Kingdomino is a 2016 tile board game for 2-4 players designed by Bruno Cathala and published by Blue Orange Games. In this 15-20 minute, family-oriented game, players build a five by five kingdom of oversized domino-like tiles, making sure as they place each tile that one of its sides connects to a matching terrain type already in play. The game was critically successful and won the 2017 Spiel des Jahres award, and was followed by several spin-offs and expansions.

== Gameplay ==

Scoring a 141-point 5×5 King­domino grid with Middle Kingdom and Harmony rules (126 points without)
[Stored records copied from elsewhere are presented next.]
==> src/design/dmt_pkg.sv <==
// dmt_pkg: shared types and constants of the depth map mesh triangulator
// no dependencies; every other design file but dmt_stream_if refers to it by scoped names

package dmt_pkg;

  localparam int DEPTH_W    = 16;
  localparam int THR_W      = 16;
  localparam int IDX_W      = 20;
  localparam int CFG_SIZE_W = 11;
  localparam int CFG_DATA_W = 16;
  localparam int CFG_IDX_W  = 2;
  localparam int LIMIT_W    = 32;
  localparam int SCALED_W   = DEPTH_W + 8;
  localparam int SQ_W       = 2 * SCALED_W;

  localparam logic [CFG_SIZE_W-1:0] FRAME_WIDTH_RESET  = 11'd1024;
  localparam logic [CFG_SIZE_W-1:0] FRAME_HEIGHT_RESET = 11'd1024;
  localparam logic [THR_W-1:0]      THRESHOLD_RESET    = 16'd256;

  typedef enum logic [CFG_IDX_W-1:0] {
    REG_FRAME_WIDTH  = 2'd0,
    REG_FRAME_HEIGHT = 2'd1,
    REG_THRESHOLD    = 2'd2
  } cfg_reg_t;

  typedef struct packed {
    logic [DEPTH_W-1:0] depth;
    logic               first_of_frame;
  } pixel_t;

  typedef struct packed {
    logic             tri0_valid;
    logic [IDX_W-1:0] tri0_a;
    logic [IDX_W-1:0] tri0_b;
    logic [IDX_W-1:0] tri0_c;
    logic             tri1_valid;
    logic [IDX_W-1:0] tri1_a;
    logic [IDX_W-1:0] tri1_b;
    logic [IDX_W-1:0] tri1_c;
  } tri_pair_t;

  // upper-left, upper, left and current depth of one quad
  typedef struct packed {
    logic [DEPTH_W-1:0] d1;
    logic [DEPTH_W-1:0] d2;
    logic [DEPTH_W-1:0] d3;
    logic [DEPTH_W-1:0] d4;
  } quad_depth_t;

  typedef struct packed {
    logic [DEPTH_W-1:0] diff;
    logic [LIMIT_W-1:0] limit;
  } edge_term_t;

  typedef struct packed {
    edge_term_t e12;
    edge_term_t e24;
    edge_term_t e13;
    edge_term_t e34;
    edge_term_t g14;
    edge_term_t g23;
  } quad_terms_t;

  typedef struct packed {
    logic            big;
    logic [SQ_W-1:0] sq_diff;
    logic [SQ_W-1:0] sq_limit;
  } diag_term_t;

  typedef struct packed {
    logic       e12;
    logic       e24;
    logic       e13;
    logic       e34;
    diag_term_t g14;
    diag_term_t g23;
  } quad_flags_t;

endpackage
In the game, players take turns choosing domino-like tiles and adding them to their kingdoms. Like traditional Dominoes, each tile has one or two different ends, which in this case also show different landscapes, and possibly a number of crowns on it. Choosing a tile with the most crowns gives a player last choice in the next round for choosing a tile, and vice versa - choosing the worst tile now ensures the first choice in the following round.
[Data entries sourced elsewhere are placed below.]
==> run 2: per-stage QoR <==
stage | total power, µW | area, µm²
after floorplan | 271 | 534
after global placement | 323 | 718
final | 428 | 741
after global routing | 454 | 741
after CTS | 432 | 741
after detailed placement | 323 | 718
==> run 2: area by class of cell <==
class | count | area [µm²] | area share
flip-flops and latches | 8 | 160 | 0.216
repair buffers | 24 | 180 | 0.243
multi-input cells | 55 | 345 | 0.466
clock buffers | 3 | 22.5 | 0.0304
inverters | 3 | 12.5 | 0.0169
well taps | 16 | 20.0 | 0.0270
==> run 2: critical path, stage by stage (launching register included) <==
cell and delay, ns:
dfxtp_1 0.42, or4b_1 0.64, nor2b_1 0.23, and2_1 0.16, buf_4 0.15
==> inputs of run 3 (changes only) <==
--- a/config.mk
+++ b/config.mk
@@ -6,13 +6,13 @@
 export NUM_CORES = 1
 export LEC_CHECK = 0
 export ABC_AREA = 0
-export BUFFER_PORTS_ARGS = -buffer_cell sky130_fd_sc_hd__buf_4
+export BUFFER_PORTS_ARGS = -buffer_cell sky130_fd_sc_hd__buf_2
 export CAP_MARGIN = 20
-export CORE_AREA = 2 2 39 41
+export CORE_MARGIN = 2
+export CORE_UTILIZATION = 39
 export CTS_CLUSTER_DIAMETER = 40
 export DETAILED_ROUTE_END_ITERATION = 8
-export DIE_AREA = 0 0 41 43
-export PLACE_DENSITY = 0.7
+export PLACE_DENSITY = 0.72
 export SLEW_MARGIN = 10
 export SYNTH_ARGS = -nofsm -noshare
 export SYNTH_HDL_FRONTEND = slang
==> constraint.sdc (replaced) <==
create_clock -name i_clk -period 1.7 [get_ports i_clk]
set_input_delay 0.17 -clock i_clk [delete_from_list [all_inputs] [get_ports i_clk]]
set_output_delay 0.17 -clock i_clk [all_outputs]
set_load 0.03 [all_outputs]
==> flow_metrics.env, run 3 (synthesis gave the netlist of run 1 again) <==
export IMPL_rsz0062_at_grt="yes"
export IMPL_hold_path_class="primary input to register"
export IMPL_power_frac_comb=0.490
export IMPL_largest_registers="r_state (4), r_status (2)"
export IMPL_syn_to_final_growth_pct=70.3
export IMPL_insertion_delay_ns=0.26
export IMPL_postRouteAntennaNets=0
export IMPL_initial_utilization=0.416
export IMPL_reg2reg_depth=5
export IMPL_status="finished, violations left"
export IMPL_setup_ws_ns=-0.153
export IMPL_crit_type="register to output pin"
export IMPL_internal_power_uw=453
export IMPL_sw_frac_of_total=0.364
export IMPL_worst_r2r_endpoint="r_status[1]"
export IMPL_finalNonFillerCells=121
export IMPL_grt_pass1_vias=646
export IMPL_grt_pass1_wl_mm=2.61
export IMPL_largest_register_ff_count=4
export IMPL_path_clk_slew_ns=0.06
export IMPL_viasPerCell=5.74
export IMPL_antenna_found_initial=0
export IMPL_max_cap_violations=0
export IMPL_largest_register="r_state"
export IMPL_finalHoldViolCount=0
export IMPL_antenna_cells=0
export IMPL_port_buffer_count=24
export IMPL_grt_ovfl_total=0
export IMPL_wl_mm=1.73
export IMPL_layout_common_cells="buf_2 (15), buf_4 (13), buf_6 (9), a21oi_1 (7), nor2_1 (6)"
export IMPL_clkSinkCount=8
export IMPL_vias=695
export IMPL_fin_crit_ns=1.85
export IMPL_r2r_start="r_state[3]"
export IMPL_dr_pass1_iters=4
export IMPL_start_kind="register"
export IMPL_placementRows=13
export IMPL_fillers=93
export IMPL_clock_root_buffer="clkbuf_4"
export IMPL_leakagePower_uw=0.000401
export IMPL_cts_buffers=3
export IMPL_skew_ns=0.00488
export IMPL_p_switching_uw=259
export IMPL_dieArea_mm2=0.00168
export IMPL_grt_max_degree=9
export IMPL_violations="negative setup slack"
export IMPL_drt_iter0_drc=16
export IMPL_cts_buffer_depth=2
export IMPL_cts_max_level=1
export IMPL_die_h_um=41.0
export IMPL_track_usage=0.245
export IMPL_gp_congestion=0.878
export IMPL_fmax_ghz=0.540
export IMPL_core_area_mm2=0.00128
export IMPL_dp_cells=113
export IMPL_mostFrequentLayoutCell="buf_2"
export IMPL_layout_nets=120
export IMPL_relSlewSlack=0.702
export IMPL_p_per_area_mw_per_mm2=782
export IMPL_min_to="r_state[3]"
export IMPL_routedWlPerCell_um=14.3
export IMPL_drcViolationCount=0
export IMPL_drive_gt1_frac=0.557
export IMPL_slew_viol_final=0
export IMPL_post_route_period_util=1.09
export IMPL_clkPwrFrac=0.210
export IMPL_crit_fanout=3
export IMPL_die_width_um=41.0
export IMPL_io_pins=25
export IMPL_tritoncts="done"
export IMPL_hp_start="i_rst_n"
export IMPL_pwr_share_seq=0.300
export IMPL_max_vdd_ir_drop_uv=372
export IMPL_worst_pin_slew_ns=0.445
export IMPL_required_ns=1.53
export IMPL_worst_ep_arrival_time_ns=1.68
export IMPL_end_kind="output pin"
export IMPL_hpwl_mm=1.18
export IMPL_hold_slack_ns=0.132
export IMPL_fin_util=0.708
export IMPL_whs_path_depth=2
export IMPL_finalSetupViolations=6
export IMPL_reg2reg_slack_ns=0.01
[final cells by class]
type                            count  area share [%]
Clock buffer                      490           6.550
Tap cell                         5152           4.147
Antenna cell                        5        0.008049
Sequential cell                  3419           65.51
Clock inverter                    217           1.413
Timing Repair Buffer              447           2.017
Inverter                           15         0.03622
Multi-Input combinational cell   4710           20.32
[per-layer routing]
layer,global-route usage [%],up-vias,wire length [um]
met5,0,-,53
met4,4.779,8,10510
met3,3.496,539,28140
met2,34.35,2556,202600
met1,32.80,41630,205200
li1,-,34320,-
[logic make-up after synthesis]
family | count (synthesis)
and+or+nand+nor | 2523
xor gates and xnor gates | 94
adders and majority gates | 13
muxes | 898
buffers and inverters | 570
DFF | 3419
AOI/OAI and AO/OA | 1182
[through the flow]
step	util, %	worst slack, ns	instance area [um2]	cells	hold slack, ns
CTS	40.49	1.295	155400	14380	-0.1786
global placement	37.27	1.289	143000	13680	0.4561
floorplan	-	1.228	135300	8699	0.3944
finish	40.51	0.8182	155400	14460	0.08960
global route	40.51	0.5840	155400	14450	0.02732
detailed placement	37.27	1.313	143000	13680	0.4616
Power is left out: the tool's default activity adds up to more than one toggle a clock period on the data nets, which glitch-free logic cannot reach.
`config.mk`:
```
export PLATFORM = sky130hd
export DESIGN_NAME = literal_unescape_parser_flat
export DESIGN_NICKNAME = d
export VERILOG_FILES = /design/src/rtl/lup_pkg.sv /design/src/rtl/lup_in_if.sv /design/src/rtl/lup_out_if.sv /design/src/rtl/lup_cfg_if.sv /design/src/rtl/literal_unescape_parser.sv /design/src/flat_wrapper.sv
export SDC_FILE = /design/constraint.sdc
export NUM_CORES = 1
export LEC_CHECK = 0
export ABC_AREA = 1
export BUFFER_PORTS_ARGS = -buffer_cell sky130_fd_sc_hd__buf_2
export CAP_MARGIN = 20
export CORE_ASPECT_RATIO = 0.7
export CORE_MARGIN = 8
export CORE_UTILIZATION = 53
export DETAILED_ROUTE_END_ITERATION = 10
export PLACE_DENSITY = 0.71
export SETUP_SLACK_MARGIN = 0.4
export SYNTH_ARGS = -nofsm -noshare
export SYNTH_HDL_FRONTEND = slang
export SYNTH_SLANG_ARGS = --single-unit
```
`constraint.sdc`:
```
create_clock -name clk -period 4.8 [get_ports clk]
set_input_delay 0.72 -clock clk [delete_from_list [all_inputs] [get_ports clk]]
set_output_delay 0.72 -clock clk [all_outputs]
set_load 0.02 [all_outputs]
```
`src/rtl/lup_pkg.sv`:
```
// ----------------------------------------------------------------------------
// lup_pkg
// Shared types, result codes and character constants of the literal
// unescape parser.
// ----------------------------------------------------------------------------
package lup_pkg;

  localparam int LENGTH_BITS = 16;
  localparam int BUF_DEPTH   = 4;   // most results one item can cause
  localparam int BUF_IDX_W   = $clog2(BUF_DEPTH);
  localparam int BUF_CNT_W   = $clog2(BUF_DEPTH + 1);

  typedef logic [7:0]             byte_t;
  typedef logic [3:0]             rkind_t;
  typedef logic [LENGTH_BITS-1:0] len_t;

  // result kinds
  localparam rkind_t RK_BYTE      = 4'd0;
  localparam rkind_t RK_DONE      = 4'd1;
  localparam rkind_t RK_NOT_LIT   = 4'd2;
  localparam rkind_t RK_EOF       = 4'd3;
  localparam rkind_t RK_NEWLINE   = 4'd4;
  localparam rkind_t RK_HEX_EMPTY = 4'd5;
  localparam rkind_t RK_HEX_SHORT = 4'd6;
  localparam rkind_t RK_DANGLING  = 4'd7;
  localparam rkind_t RK_CHAR_LONG = 4'd8;
  localparam rkind_t RK_CHAR_EMPTY = 4'd9;
  localparam rkind_t RK_BAD_POINT = 4'd10;

  // literal kinds
  localparam logic LK_STRING = 1'b0;
  localparam logic LK_CHAR   = 1'b1;

  // characters
  localparam byte_t CH_DQUOTE = 8'h22;
  localparam byte_t CH_SQUOTE = 8'h27;
  localparam byte_t CH_BSLASH = 8'h5C;
  localparam byte_t CH_LF     = 8'h0A;
  localparam byte_t CH_CR     = 8'h0D;
  localparam byte_t CH_TAB    = 8'h09;
  localparam byte_t CH_VTAB   = 8'h0B;
  localparam byte_t CH_NUL    = 8'h00;
  localparam byte_t CH_ZERO   = 8'h30;
  localparam byte_t CH_LOW_N  = 8'h6E;
  localparam byte_t CH_LOW_R  = 8'h72;
  localparam byte_t CH_LOW_T  = 8'h74;
  localparam byte_t CH_LOW_V  = 8'h76;
  localparam byte_t CH_LOW_U  = 8'h75;
  localparam byte_t CH_UP_U   = 8'h55;

  localparam logic [3:0] HEX_DIGITS_SHORT = 4'd4;
  localparam logic [3:0] HEX_DIGITS_WIDE  = 4'd8;

  localparam logic [31:0] CP_MAX       = 32'h0010_FFFF;
  localparam logic [31:0] CP_SURR_LO   = 32'h0000_D800;
  localparam logic [31:0] CP_SURR_HI   = 32'h0000_DFFF;

  // {valid, value}
  function automatic logic [4:0] hex_digit(input byte_t b);
    logic [4:0] r;
    r = 5'd0;
    if (b >= 8'h30 && b <= 8'h39)      r = {1'b1, 4'(b - 8'h30)};
    else if (b >= 8'h41 && b <= 8'h46) r = {1'b1, 4'(b - 8'h37)};
    else if (b >= 8'h61 && b <= 8'h66) r = {1'b1, 4'(b - 8'h57)};
    return r;
  endfunction

endpackage

```
`src/rtl/lup_in_if.sv`:
```
// ----------------------------------------------------------------------------
// lup_in_if
// Source byte channel: valid/ready plus one raw byte and end mark.
// ----------------------------------------------------------------------------
interface lup_in_if import lup_pkg::*; ();
  logic  valid;
  logic  ready;
  byte_t source_byte;
  logic  at_end;

  modport source (output valid, output source_byte, output at_end, input ready);
  modport sink   (input valid, input source_byte, input at_end, output ready);
endinterface

```
`src/rtl/lup_out_if.sv`:
```
// ----------------------------------------------------------------------------
// lup_out_if
// Result channel: valid/ready plus one decoded result.
// ----------------------------------------------------------------------------
interface lup_out_if import lup_pkg::*; ();
  logic   valid;
  logic   ready;
  rkind_t result_kind;
  byte_t  data_byte;
  len_t   raw_length;
  logic   last;

  modport source (output valid, output result_kind, output data_byte,
                  output raw_length, output last, input ready);
  modport sink   (input valid, input result_kind, input data_byte,
                  input raw_length, input last, output ready);
endinterface

```
`src/rtl/lup_cfg_if.sv`:
```
// ----------------------------------------------------------------------------
// lup_cfg_if
// Configuration write channel for the literal kind register.
// ----------------------------------------------------------------------------
interface lup_cfg_if import lup_pkg::*; ();
  logic valid;
  logic ready;
  logic literal_kind;

  modport source (output valid, output literal_kind, input ready);
  modport sink   (input valid, input literal_kind, output ready);
endinterface

```
`src/rtl/literal_unescape_parser.sv`:
```
// Latency: first result of a beat is presented the cycle after the input beat.
// Throughput: one input beat per cycle while each beat causes at most one
//   result and out_ch is ready; a beat with N results holds the result buffer
//   until all N are taken (N up to 4, set by UTF-8 expansion of a \u or \U escape).
// Reset: synchronous, active low; parser returns to idle, result buffer empties,
//   literal kind becomes string.
// ----------------------------------------------------------------------------
// literal_unescape_parser
// Decodes one quoted string or char literal, one source byte per beat, with
// escape and UTF-8 handling; results drain from a small result buffer.
// ----------------------------------------------------------------------------
module literal_unescape_parser import lup_pkg::*; (
  input logic      clk,
  input logic      rst_n,
  lup_in_if.sink   in_ch,
  lup_out_if.source out_ch,
  lup_cfg_if.sink  cfg_ch
);

  localparam logic [1:0] PH_IDLE = 2'd0;
  localparam logic [1:0] PH_BODY = 2'd1;
  localparam logic [1:0] PH_ESC  = 2'd2;
  localparam logic [1:0] PH_HEX  = 2'd3;

  logic        kind_r;
  logic [1:0]  phase_r, phase_nxt;
  logic [31:0] hex_value_r, hex_value_nxt;
  logic [3:0]  hex_count_r, hex_count_nxt;
  logic        wide_r, wide_nxt;
  logic [1:0]  cbc_r, cbc_nxt;
  byte_t       char_value_r, char_value_nxt;
  len_t        consumed_r, consumed_nxt;

  rkind_t               buf_kind_r [BUF_DEPTH];
  byte_t                buf_byte_r [BUF_DEPTH];
  len_t                 buf_len_r;
  logic [BUF_CNT_W-1:0] buf_cnt_r;
  logic [BUF_IDX_W-1:0] buf_idx_r;

  // comb decode results
  byte_t                pb [BUF_DEPTH];
  logic [BUF_CNT_W-1:0] pn;
  logic                 term_vld;
  rkind_t               term_kind;
  byte_t                term_byte;
  len_t                 cons_step;
  logic [4:0]           hd;
  logic [31:0]          cp;
  logic [3:0]           hc_inc;
  logic [3:0]           hex_need;
  byte_t                b;
  byte_t                delim;
  rkind_t               res_kind [BUF_DEPTH];
  byte_t                res_byte [BUF_DEPTH];
  logic [BUF_CNT_W-1:0] res_n;

  logic in_fire, out_fire, out_last;

  assign b        = in_ch.source_byte;
  assign delim    = (kind_r == LK_CHAR) ? CH_SQUOTE : CH_DQUOTE;
  assign out_last = ({1'b0, buf_idx_r} + BUF_CNT_W'(1)) == buf_cnt_r;
  assign out_fire = out_ch.valid && out_ch.ready;
  assign in_ch.ready = (buf_cnt_r == '0) || (out_fire && out_last);
  assign in_fire  = in_ch.valid && in_ch.ready;
  assign cfg_ch.ready = 1'b1;

  assign out_ch.valid       = buf_cnt_r != '0;
  assign out_ch.result_kind = buf_kind_r[buf_idx_r];
  assign out_ch.data_byte   = buf_byte_r[buf_idx_r];
  assign out_ch.raw_length  = (buf_kind_r[buf_idx_r] == RK_DONE) ? buf_len_r : '0;
  assign out_ch.last        = out_last;

  always_comb begin
    phase_nxt      = phase_r;
    hex_value_nxt  = hex_value_r;
    hex_count_nxt  = hex_count_r;
    wide_nxt       = wide_r;
    cbc_nxt        = cbc_r;
    char_value_nxt = char_value_r;
    pn        = '0;
    term_vld  = 1'b0;
    term_kind = RK_BYTE;
    term_byte = CH_NUL;
    for (int i = 0; i < BUF_DEPTH; i++) pb[i] = CH_NUL;

    cons_step = (phase_r != PH_IDLE && !in_ch.at_end && consumed_r != '1)
              ? consumed_r + len_t'(1) : consumed_r;
    consumed_nxt = cons_step;

    hd       = hex_digit(b);
    cp       = {hex_value_r[27:0], hd[3:0]};
    hc_inc   = hex_count_r + 4'd1;
    hex_need = wide_r ? HEX_DIGITS_WIDE : HEX_DIGITS_SHORT;

    unique case (phase_r)
      PH_IDLE: begin
        if (in_ch.at_end || b != delim) begin
          term_vld  = 1'b1;
          term_kind = RK_NOT_LIT;
        end else begin
          consumed_nxt   = len_t'(1);
          cbc_nxt        = 2'd0;
          char_value_nxt = CH_NUL;
          hex_value_nxt  = '0;
          hex_count_nxt  = '0;
          wide_nxt       = 1'b0;
          phase_nxt      = PH_BODY;
          if (kind_r == LK_STRING) begin
            term_vld  = 1'b1;
            term_kind = RK_BYTE;
            term_byte = CH_DQUOTE;
          end
        end
      end
      PH_BODY: begin
        if (in_ch.at_end) begin
          term_vld  = 1'b1;
          term_kind = RK_EOF;
        end else if (b == CH_LF) begin
          term_vld  = 1'b1;
          term_kind = RK_NEWLINE;
        end else if (b == CH_BSLASH) begin
          phase_nxt = PH_ESC;
        end else if (b == delim) begin
          term_vld = 1'b1;
          if (kind_r == LK_STRING) begin
            term_kind = RK_DONE;
            term_byte = CH_DQUOTE;
          end else if (cbc_r == 2'd0) begin
            term_kind = RK_CHAR_EMPTY;
          end else if (cbc_r > 2'd1) begin
            term_kind = RK_CHAR_LONG;
          end else begin
            term_kind = RK_DONE;
            term_byte = char_value_r;
          end
          // done and both char errors all go idle
          phase_nxt = PH_IDLE;
        end else begin
          pn    = BUF_CNT_W'(1);
          pb[0] = b;
        end
      end
      PH_ESC: begin
        if (in_ch.at_end) begin
          term_vld  = 1'b1;
          term_kind = RK_DANGLING;
        end else begin
          phase_nxt = PH_BODY;
          pn        = BUF_CNT_W'(1);
          unique case (b)
            CH_BSLASH: pb[0] = CH_BSLASH;
            CH_ZERO:   pb[0] = CH_NUL;
            CH_SQUOTE: pb[0] = CH_SQUOTE;
            CH_DQUOTE: pb[0] = CH_DQUOTE;
            CH_LOW_N:  pb[0] = CH_LF;
            CH_LOW_R:  pb[0] = CH_CR;
            CH_LOW_T:  pb[0] = CH_TAB;
            CH_LOW_V:  pb[0] = CH_VTAB;
            CH_LOW_U, CH_UP_U: begin
              pn            = '0;
              hex_value_nxt = '0;
              hex_count_nxt = '0;
              wide_nxt      = (b == CH_UP_U);
              phase_nxt     = PH_HEX;
            end
            default: begin
              // unknown escape: backslash passes, then the byte as body text
              // (both quotes and backslash are escapes, so no close here)
              pb[0] = CH_BSLASH;
              if (b == CH_LF) begin
                term_vld  = 1'b1;
                term_kind = RK_NEWLINE;
              end else begin
                pn    = BUF_CNT_W'(2);
                pb[1] = b;
              end
            end
          endcase
        end
      end
      PH_HEX: begin
        if (in_ch.at_end || !hd[4]) begin
          term_vld  = 1'b1;
          term_kind = (hex_count_r == '0) ? RK_HEX_EMPTY : RK_HEX_SHORT;
        end else begin
          hex_value_nxt = cp;
          hex_count_nxt = hc_inc;
          if (hc_inc >= hex_need) begin
            phase_nxt = PH_BODY;
            if (cp == '0) begin
              pn = '0;
            end else if (cp > CP_MAX || (cp >= CP_SURR_LO && cp <= CP_SURR_HI)) begin
              term_vld  = 1'b1;
              term_kind = RK_BAD_POINT;
            end else if (cp < 32'h80) begin
              pn    = BUF_CNT_W'(1);
              pb[0] = cp[7:0];
            end else if (cp < 32'h800) begin
              pn    = BUF_CNT_W'(2);
              pb[0] = {3'b110, cp[10:6]};
              pb[1] = {2'b10, cp[5:0]};
            end else if (cp < 32'h1_0000) begin
              pn    = BUF_CNT_W'(3);
              pb[0] = {4'b1110, cp[15:12]};
              pb[1] = {2'b10, cp[11:6]};
              pb[2] = {2'b10, cp[5:0]};
            end else begin
              pn    = BUF_CNT_W'(4);
              pb[0] = {5'b11110, cp[20:18]};
              pb[1] = {2'b10, cp[17:12]};
              pb[2] = {2'b10, cp[11:6]};
              pb[3] = {2'b10, cp[5:0]};
            end
          end
        end
      end
    endcase

    // any error result returns to idle
    if (term_vld && term_kind != RK_BYTE && term_kind != RK_DONE) phase_nxt = PH_IDLE;

    // char mode: bytes only count, first one kept
    if (kind_r == LK_CHAR) begin
      for (int i = 0; i < BUF_DEPTH; i++) begin
        if (BUF_CNT_W'(i) < pn) begin
          if (cbc_nxt == 2'd0) char_value_nxt = pb[i];
          if (cbc_nxt < 2'd2)  cbc_nxt = cbc_nxt + 2'd1;
        end
      end
    end

    // assemble result list: bytes first, terminal result after
    for (int i = 0; i < BUF_DEPTH; i++) begin
      res_kind[i] = RK_BYTE;
      res_byte[i] = pb[i];
    end
    res_n = (kind_r == LK_STRING) ? pn : '0;
    if (term_vld) begin
      res_kind[res_n[BUF_IDX_W-1:0]] = term_kind;
      res_byte[res_n[BUF_IDX_W-1:0]] = term_byte;
      res_n = res_n + BUF_CNT_W'(1);
    end
  end

  always_ff @(posedge clk) begin
    if (!rst_n) begin
      kind_r       <= LK_STRING;
      phase_r      <= PH_IDLE;
      hex_value_r  <= '0;
      hex_count_r  <= '0;
      wide_r       <= 1'b0;
      cbc_r        <= '0;
      char_value_r <= CH_NUL;
      consumed_r   <= '0;
      buf_cnt_r    <= '0;
      buf_idx_r    <= '0;
    end else begin
      if (cfg_ch.valid) kind_r <= cfg_ch.literal_kind;
      if (in_fire) begin
        phase_r      <= phase_nxt;
        hex_value_r  <= hex_value_nxt;
        hex_count_r  <= hex_count_nxt;
        wide_r       <= wide_nxt;
        cbc_r        <= cbc_nxt;
        char_value_r <= char_value_nxt;
        consumed_r   <= consumed_nxt;
        buf_cnt_r    <= res_n;
        buf_idx_r    <= '0;
      end else if (out_fire) begin
        if (out_last) begin
          buf_cnt_r <= '0;
          buf_idx_r <= '0;
        end else begin
          buf_idx_r <= buf_idx_r + BUF_IDX_W'(1);
        end
      end
    end
  end

  // result payload, no reset needed
  always_ff @(posedge clk) begin
    if (in_fire) begin
      for (int i = 0; i < BUF_DEPTH; i++) begin
        buf_kind_r[i] <= res_kind[i];
        buf_byte_r[i] <= res_byte[i];
      end
      buf_len_r <= cons_step;
    end
  end

endmodule

```
`src/flat_wrapper.sv`:
```
// flat-port wrapper written by rule: the top's interface ports become plain ports
module literal_unescape_parser_flat import lup_pkg::*;
  (clk, rst_n, in_ch_valid, in_ch_source_byte, in_ch_at_end, in_ch_ready, out_ch_valid, out_ch_result_kind, out_ch_data_byte, out_ch_raw_length, out_ch_last, out_ch_ready, cfg_ch_valid, cfg_ch_literal_kind, cfg_ch_ready);
  lup_in_if in_ch_i ();
  lup_out_if out_ch_i ();
  lup_cfg_if cfg_ch_i ();
  input logic clk;
  input logic rst_n;
  input wire logic [$bits(in_ch_i.valid)-1:0] in_ch_valid;
  input wire logic [$bits(in_ch_i.source_byte)-1:0] in_ch_source_byte;
  input wire logic [$bits(in_ch_i.at_end)-1:0] in_ch_at_end;
  output wire logic [$bits(in_ch_i.ready)-1:0] in_ch_ready;
  output wire logic [$bits(out_ch_i.valid)-1:0] out_ch_valid;
  output wire logic [$bits(out_ch_i.result_kind)-1:0] out_ch_result_kind;
  output wire logic [$bits(out_ch_i.data_byte)-1:0] out_ch_data_byte;
  output wire logic [$bits(out_ch_i.raw_length)-1:0] out_ch_raw_length;
  output wire logic [$bits(out_ch_i.last)-1:0] out_ch_last;
  input wire logic [$bits(out_ch_i.ready)-1:0] out_ch_ready;
  input wire logic [$bits(cfg_ch_i.valid)-1:0] cfg_ch_valid;
  input wire logic [$bits(cfg_ch_i.literal_kind)-1:0] cfg_ch_literal_kind;
  output wire logic [$bits(cfg_ch_i.ready)-1:0] cfg_ch_ready;
  assign in_ch_i.valid = in_ch_valid;
  assign in_ch_i.source_byte = in_ch_source_byte;
  assign in_ch_i.at_end = in_ch_at_end;
  assign in_ch_ready = in_ch_i.ready;
  assign out_ch_valid = out_ch_i.valid;
  assign out_ch_result_kind = out_ch_i.result_kind;
  assign out_ch_data_byte = out_ch_i.data_byte;
  assign out_ch_raw_length = out_ch_i.raw_length;
  assign out_ch_last = out_ch_i.last;
  assign out_ch_i.ready = out_ch_ready;
  assign cfg_ch_i.valid = cfg_ch_valid;
  assign cfg_ch_i.literal_kind = cfg_ch_literal_kind;
  assign cfg_ch_ready = cfg_ch_i.ready;
  literal_unescape_parser u_core (.clk(clk), .rst_n(rst_n), .in_ch(in_ch_i), .out_ch(out_ch_i), .cfg_ch(cfg_ch_i));
endmodule
```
In the Harmony variant, players using every tile score 5 extra points: this can occur only if the castle covers a black square above, leaving equal numbers of black and white squares (a tile covers one of each colour) as in the mutilated chessboard problem

When a tile is placed next to other tiles of the same landscape, they form a larger property. Each kingdom can be no larger than a 5x5 grid of landscapes. The game ends when the tiles run out, and then each property is scored based on how big it is, multiplied by the number of crowns in it. The player with the most points in all their properties wins.

There is also a two player variant of the game which allows players to form a larger 7x7 grid of tiles.

Kingdomino is considered by reviewers to be an accessible entry point into strategy board games, with its 15–20 minute playing time and its familiar game mechanics which bear similarity to Dominoes.

== History ==
The first version of Kingdomino was only available to families in the French Alps who paid for a week-long pass at the nearby ski resort.

== Reception ==

Kingdomino received positive reviews upon its release, and won the Spiel des Jahres award for the best board game of the year. In a 2017 article, The Guardian praised the combination of accessibility and depth of strategy, describing Kingdomino "the standout game of the past 12 months". Sam Desatoff IGN also praised the simplicity of rules, strategy and the engagement of the tile selection mechanic, stating that "every single fast-playing round into a mindgame of maximizing the points you can earn right now", but criticised the "analysis paralysis". A review in The Wirecutter praised the fun and engagement of the game, but criticised the interactivity and complexity of the rulebook.

== Spinoffs and expansions ==

In 2017, Blue Orange Games released Queendomino, a standalone board game which used a tile laying gameplay similar to the original, but added knights, dragons, a queen, and buildings to build. This was followed in 2018 by the release of Kingdomino Age of Giants, an expansion for both Kingdomino and Queendomino. In 2019, Kingdomino Duel was also released as a two player, roll and write version of the game. In 2021, a simplified version, Dragomino, was released, receiving positive reviews and won the Kinderspiel des Jahres award. Kingdomino Origins, a prehistoric-themed sequel, was released in the same year and introduced three modules. In 2025, a mobile and Steam video game based on the game is launched.